Exercise details ->
When the string "path" is part of a line in the data below, report the whole line.

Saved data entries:
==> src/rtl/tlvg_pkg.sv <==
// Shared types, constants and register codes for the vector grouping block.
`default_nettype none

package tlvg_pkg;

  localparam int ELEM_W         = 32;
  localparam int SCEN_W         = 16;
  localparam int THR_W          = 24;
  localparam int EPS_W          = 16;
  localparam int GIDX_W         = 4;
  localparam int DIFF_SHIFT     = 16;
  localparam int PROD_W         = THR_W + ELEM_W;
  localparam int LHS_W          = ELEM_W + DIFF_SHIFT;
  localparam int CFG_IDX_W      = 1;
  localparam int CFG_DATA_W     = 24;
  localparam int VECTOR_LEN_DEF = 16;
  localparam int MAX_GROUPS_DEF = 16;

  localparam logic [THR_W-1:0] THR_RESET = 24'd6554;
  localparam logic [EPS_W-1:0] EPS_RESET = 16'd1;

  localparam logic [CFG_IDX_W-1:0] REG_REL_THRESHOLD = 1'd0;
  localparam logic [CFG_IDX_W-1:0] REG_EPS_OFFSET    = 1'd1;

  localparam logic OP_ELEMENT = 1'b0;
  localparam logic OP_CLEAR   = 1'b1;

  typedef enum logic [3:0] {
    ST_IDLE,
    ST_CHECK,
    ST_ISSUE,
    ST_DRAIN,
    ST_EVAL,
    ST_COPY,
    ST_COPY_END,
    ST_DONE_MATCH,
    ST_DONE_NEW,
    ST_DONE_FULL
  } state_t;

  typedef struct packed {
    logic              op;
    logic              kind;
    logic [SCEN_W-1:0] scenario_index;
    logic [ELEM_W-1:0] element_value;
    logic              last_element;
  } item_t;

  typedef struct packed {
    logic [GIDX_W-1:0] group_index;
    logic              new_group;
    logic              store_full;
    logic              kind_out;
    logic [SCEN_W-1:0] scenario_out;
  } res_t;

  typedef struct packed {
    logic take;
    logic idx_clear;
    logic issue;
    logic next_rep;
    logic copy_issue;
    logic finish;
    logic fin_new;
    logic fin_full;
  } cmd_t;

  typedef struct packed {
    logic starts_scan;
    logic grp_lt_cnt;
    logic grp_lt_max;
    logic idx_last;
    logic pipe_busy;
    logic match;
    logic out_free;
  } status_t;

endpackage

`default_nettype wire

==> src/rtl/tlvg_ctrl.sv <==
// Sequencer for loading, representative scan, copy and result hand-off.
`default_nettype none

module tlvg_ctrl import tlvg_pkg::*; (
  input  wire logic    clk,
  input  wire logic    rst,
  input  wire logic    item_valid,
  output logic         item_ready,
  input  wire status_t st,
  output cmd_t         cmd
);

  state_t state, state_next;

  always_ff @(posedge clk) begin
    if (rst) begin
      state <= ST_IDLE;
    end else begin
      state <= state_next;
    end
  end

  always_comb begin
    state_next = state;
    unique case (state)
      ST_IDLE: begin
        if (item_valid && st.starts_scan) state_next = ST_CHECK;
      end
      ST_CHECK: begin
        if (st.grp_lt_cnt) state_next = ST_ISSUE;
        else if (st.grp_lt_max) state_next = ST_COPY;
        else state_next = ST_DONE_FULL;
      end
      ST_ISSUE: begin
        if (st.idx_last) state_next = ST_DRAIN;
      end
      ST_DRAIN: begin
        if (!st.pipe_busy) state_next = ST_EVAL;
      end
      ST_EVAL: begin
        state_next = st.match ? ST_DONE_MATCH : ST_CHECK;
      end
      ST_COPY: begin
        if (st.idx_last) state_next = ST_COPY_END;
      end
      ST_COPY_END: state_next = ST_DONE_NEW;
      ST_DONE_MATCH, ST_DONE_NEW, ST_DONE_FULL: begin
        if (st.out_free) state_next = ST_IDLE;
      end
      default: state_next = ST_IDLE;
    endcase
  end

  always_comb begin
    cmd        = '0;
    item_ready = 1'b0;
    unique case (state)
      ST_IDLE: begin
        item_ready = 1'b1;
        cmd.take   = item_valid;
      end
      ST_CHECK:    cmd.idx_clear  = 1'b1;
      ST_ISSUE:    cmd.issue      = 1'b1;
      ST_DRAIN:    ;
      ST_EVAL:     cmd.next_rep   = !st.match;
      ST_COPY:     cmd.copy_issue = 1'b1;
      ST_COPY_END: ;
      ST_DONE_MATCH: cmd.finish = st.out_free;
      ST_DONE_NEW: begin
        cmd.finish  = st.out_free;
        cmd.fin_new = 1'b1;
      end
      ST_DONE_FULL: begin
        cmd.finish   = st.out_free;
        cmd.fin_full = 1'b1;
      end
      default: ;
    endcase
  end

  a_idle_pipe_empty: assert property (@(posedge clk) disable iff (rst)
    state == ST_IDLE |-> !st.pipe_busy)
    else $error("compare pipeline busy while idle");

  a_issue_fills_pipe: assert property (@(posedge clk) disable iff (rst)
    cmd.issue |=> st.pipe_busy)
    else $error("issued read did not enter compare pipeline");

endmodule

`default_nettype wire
...
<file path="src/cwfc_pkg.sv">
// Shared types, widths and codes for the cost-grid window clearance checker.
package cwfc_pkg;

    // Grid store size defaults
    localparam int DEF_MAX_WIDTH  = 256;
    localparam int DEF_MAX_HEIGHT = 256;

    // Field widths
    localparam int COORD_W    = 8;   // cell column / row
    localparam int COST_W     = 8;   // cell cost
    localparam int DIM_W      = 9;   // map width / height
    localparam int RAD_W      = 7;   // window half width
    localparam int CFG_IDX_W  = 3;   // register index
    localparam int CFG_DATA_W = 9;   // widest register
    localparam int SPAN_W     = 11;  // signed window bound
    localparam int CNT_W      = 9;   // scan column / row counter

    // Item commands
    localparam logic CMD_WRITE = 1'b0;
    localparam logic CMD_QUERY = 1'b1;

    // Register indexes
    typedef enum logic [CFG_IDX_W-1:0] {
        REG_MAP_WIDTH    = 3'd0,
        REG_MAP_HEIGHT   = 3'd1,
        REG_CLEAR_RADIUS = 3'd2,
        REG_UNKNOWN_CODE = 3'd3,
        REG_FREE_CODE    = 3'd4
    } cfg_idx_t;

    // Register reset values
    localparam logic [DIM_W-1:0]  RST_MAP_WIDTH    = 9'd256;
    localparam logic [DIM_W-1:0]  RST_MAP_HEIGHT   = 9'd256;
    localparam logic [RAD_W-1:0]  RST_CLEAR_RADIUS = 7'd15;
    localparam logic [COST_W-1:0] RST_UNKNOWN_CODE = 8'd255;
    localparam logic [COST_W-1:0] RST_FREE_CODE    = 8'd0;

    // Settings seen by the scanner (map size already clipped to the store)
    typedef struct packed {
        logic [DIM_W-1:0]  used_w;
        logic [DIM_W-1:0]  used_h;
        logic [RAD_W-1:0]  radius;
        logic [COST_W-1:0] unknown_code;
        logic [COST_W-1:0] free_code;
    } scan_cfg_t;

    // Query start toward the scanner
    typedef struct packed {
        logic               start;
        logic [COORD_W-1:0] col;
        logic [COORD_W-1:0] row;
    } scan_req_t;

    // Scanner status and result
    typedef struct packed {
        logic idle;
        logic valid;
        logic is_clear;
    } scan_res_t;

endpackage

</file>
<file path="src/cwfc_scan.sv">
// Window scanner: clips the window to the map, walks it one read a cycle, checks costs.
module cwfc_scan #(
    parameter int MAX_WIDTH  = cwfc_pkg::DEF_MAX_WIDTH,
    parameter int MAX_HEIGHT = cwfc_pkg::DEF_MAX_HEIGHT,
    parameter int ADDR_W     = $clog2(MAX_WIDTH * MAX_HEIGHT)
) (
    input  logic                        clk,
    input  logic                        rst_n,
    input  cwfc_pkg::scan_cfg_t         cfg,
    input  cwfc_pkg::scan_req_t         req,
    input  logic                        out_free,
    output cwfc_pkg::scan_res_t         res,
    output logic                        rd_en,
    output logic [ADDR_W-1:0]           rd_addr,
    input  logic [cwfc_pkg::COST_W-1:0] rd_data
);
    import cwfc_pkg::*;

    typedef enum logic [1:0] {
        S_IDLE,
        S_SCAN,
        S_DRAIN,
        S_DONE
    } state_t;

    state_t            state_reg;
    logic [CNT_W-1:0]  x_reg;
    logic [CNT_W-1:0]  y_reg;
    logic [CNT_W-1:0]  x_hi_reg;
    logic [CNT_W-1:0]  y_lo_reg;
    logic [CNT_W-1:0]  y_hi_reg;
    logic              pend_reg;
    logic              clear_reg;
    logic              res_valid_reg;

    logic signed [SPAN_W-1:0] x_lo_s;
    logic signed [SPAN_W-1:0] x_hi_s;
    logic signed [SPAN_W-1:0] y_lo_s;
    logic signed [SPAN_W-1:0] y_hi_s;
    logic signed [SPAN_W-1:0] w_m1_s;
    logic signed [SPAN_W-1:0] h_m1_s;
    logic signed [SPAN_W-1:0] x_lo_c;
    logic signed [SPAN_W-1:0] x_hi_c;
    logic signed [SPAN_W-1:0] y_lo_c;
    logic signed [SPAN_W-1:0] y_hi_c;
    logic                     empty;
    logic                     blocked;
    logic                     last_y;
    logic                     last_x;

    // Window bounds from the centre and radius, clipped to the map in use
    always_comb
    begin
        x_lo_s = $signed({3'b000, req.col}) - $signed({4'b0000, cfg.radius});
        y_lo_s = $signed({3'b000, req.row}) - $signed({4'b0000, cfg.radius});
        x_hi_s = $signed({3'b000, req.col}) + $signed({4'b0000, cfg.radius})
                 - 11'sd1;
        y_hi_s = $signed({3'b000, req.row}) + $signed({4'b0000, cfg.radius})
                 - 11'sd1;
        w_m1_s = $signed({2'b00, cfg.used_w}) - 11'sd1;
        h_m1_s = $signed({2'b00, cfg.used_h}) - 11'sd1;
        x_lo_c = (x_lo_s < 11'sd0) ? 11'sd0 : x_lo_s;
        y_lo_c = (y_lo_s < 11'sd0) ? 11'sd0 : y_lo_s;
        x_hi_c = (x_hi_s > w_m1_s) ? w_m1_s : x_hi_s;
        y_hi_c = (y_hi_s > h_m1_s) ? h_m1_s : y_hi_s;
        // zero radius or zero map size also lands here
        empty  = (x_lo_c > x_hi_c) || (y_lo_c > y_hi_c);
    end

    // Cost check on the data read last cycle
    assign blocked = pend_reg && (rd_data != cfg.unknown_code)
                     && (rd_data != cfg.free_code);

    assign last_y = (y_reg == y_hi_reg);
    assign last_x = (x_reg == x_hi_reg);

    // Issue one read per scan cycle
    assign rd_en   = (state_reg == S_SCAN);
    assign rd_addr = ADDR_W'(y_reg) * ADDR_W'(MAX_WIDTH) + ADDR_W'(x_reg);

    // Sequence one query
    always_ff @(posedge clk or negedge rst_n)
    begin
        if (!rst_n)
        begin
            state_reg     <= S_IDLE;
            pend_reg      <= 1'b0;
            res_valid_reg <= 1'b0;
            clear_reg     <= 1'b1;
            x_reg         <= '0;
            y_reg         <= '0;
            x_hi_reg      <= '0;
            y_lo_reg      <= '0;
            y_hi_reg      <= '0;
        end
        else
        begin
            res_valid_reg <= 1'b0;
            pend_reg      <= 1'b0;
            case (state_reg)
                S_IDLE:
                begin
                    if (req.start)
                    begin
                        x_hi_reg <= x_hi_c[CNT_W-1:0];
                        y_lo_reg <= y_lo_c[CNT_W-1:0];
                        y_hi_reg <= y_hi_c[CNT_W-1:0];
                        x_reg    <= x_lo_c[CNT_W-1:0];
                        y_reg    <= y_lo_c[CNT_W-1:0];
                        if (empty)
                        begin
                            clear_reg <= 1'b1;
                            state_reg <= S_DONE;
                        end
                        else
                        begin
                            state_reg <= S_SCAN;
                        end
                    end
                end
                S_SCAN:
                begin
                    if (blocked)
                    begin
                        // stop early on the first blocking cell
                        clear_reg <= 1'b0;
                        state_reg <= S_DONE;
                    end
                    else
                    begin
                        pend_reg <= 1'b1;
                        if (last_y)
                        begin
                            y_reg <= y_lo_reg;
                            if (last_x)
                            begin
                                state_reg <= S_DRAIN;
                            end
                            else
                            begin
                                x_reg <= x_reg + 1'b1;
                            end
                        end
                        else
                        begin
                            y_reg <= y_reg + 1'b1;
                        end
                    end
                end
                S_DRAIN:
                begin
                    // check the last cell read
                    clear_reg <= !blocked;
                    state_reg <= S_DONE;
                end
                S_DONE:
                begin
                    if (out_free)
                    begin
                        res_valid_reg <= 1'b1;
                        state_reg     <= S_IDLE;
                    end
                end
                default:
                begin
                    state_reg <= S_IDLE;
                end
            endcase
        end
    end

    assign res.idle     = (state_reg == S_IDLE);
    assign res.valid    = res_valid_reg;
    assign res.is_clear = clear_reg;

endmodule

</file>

Answer to this task ->
<file path="src/cwfc_pkg.sv">
<file path="src/cwfc_scan.sv">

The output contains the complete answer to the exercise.